- _Material to process_:
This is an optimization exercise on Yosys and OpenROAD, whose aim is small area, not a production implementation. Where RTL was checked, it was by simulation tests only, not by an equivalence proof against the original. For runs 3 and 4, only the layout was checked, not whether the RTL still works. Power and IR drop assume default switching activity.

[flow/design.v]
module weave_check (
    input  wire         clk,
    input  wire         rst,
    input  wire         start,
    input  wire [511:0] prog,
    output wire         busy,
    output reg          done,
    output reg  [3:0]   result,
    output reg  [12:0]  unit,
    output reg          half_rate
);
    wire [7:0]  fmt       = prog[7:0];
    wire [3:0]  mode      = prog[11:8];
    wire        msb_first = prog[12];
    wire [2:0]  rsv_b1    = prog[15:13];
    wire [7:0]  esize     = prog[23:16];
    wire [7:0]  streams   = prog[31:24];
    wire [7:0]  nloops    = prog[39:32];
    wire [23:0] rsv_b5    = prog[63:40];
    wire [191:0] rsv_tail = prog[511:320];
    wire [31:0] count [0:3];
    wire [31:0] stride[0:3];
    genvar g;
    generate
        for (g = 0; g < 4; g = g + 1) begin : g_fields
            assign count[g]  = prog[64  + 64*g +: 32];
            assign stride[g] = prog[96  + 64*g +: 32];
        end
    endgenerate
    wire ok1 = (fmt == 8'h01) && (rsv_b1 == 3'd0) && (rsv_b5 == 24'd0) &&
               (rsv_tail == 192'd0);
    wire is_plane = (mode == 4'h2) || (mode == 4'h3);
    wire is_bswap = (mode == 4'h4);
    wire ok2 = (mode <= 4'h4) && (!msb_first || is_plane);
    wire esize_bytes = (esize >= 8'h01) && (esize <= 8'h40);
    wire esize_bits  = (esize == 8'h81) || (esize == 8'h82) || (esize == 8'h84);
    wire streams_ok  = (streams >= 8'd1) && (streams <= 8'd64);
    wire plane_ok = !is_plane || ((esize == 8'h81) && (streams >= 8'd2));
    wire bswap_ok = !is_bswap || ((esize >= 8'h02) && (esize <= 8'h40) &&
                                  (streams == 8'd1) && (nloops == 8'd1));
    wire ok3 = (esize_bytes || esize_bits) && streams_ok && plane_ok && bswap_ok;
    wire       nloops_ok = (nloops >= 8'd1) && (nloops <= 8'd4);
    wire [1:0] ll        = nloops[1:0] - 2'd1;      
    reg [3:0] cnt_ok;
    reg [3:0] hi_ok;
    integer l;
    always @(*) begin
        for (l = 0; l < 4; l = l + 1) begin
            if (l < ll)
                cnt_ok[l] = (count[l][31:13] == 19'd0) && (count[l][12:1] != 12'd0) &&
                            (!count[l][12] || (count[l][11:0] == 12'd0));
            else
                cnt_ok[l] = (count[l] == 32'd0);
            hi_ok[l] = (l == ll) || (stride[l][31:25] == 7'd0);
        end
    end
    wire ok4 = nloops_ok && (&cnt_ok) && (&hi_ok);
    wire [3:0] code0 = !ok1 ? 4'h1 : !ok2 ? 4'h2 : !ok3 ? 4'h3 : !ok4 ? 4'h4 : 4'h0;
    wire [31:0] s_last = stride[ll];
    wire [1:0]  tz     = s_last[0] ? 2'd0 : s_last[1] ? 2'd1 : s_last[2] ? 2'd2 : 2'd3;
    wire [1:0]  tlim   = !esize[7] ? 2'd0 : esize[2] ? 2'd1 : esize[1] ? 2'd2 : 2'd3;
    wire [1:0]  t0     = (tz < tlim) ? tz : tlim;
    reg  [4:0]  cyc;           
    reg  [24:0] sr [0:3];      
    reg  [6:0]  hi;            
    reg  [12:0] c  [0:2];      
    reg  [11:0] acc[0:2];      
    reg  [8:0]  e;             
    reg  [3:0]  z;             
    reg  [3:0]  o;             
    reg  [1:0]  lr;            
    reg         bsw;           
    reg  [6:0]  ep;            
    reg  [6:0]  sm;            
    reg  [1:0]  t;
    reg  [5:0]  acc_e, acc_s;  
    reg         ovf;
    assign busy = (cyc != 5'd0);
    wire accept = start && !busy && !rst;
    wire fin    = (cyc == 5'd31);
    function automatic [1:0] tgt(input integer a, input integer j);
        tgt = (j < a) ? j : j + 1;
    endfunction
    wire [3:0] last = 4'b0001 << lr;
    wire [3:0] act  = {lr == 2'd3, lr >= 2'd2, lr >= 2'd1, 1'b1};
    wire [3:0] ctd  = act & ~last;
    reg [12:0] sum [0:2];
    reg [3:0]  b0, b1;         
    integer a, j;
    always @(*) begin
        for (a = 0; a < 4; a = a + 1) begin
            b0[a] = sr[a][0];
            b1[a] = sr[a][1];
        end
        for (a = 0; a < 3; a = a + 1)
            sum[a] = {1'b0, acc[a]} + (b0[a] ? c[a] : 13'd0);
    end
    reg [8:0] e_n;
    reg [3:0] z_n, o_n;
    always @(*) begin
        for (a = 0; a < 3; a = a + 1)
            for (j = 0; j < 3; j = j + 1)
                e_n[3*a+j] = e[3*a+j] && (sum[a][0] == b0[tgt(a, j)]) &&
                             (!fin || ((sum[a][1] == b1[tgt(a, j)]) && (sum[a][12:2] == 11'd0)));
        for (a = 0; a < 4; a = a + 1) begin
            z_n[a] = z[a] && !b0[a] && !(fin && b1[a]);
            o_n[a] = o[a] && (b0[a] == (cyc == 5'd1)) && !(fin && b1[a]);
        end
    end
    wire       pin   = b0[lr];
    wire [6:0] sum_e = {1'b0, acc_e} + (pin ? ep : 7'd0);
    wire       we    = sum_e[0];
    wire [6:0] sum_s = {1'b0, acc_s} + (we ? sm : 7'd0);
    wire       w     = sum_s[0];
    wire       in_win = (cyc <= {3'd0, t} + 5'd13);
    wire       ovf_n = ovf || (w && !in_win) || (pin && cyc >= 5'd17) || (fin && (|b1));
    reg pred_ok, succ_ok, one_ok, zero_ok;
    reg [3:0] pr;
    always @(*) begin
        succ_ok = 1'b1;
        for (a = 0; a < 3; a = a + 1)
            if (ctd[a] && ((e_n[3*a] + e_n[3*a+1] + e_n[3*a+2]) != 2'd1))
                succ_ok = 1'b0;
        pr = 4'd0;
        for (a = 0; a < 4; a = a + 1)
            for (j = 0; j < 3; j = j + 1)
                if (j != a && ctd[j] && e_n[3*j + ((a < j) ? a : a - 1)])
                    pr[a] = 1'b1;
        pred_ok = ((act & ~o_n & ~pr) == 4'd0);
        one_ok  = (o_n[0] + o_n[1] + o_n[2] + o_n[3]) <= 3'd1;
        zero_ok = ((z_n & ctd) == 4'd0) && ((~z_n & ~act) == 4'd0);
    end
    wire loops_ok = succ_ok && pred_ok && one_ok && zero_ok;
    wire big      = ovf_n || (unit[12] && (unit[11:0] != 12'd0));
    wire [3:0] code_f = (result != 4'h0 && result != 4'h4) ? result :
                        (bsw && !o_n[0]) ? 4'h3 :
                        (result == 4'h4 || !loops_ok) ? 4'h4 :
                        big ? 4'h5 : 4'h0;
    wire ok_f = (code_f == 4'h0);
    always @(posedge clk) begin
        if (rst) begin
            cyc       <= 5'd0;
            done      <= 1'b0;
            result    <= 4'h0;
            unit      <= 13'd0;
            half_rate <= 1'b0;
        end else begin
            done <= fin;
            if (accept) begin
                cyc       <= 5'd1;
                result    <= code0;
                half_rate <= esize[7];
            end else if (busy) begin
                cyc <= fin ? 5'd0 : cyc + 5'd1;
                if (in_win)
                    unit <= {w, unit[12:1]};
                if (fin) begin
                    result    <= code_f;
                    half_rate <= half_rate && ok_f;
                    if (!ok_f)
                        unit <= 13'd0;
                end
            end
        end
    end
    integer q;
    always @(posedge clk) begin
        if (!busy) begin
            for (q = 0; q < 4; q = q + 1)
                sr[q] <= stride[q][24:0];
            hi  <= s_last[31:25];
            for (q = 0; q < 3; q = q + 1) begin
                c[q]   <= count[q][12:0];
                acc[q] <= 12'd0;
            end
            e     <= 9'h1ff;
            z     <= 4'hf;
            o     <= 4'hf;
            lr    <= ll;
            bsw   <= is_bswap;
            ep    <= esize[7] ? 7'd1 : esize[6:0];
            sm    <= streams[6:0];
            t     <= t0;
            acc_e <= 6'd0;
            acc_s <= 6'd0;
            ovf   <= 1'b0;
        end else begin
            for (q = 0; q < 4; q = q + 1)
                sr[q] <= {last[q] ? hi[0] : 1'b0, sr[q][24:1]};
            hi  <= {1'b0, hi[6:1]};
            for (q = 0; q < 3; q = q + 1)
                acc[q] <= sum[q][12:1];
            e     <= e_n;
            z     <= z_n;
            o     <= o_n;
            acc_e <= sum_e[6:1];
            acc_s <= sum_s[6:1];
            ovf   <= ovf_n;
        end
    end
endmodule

- _Task goal_: Your answer should be the exact lines above from the one with "o_n[3]) <= 3'd1;" through the one with "q + 1) begin", both included, and nothing besides.

- _Exercise output_:
        one_ok  = (o_n[0] + o_n[1] + o_n[2] + o_n[3]) <= 3'd1;
        zero_ok = ((z_n & ctd) == 4'd0) && ((~z_n & ~act) == 4'd0);
    end
    wire loops_ok = succ_ok && pred_ok && one_ok && zero_ok;
    wire big      = ovf_n || (unit[12] && (unit[11:0] != 12'd0));
    wire [3:0] code_f = (result != 4'h0 && result != 4'h4) ? result :
                        (bsw && !o_n[0]) ? 4'h3 :
                        (result == 4'h4 || !loops_ok) ? 4'h4 :
                        big ? 4'h5 : 4'h0;
    wire ok_f = (code_f == 4'h0);
    always @(posedge clk) begin
        if (rst) begin
            cyc       <= 5'd0;
            done      <= 1'b0;
            result    <= 4'h0;
            unit      <= 13'd0;
            half_rate <= 1'b0;
        end else begin
            done <= fin;
            if (accept) begin
                cyc       <= 5'd1;
                result    <= code0;
                half_rate <= esize[7];
            end else if (busy) begin
                cyc <= fin ? 5'd0 : cyc + 5'd1;
                if (in_win)
                    unit <= {w, unit[12:1]};
                if (fin) begin
                    result    <= code_f;
                    half_rate <= half_rate && ok_f;
                    if (!ok_f)
                        unit <= 13'd0;
                end
            end
        end
    end
    integer q;
    always @(posedge clk) begin
        if (!busy) begin
            for (q = 0; q < 4; q = q + 1)
                sr[q] <= stride[q][24:0];
            hi  <= s_last[31:25];
            for (q = 0; q < 3; q = q + 1) begin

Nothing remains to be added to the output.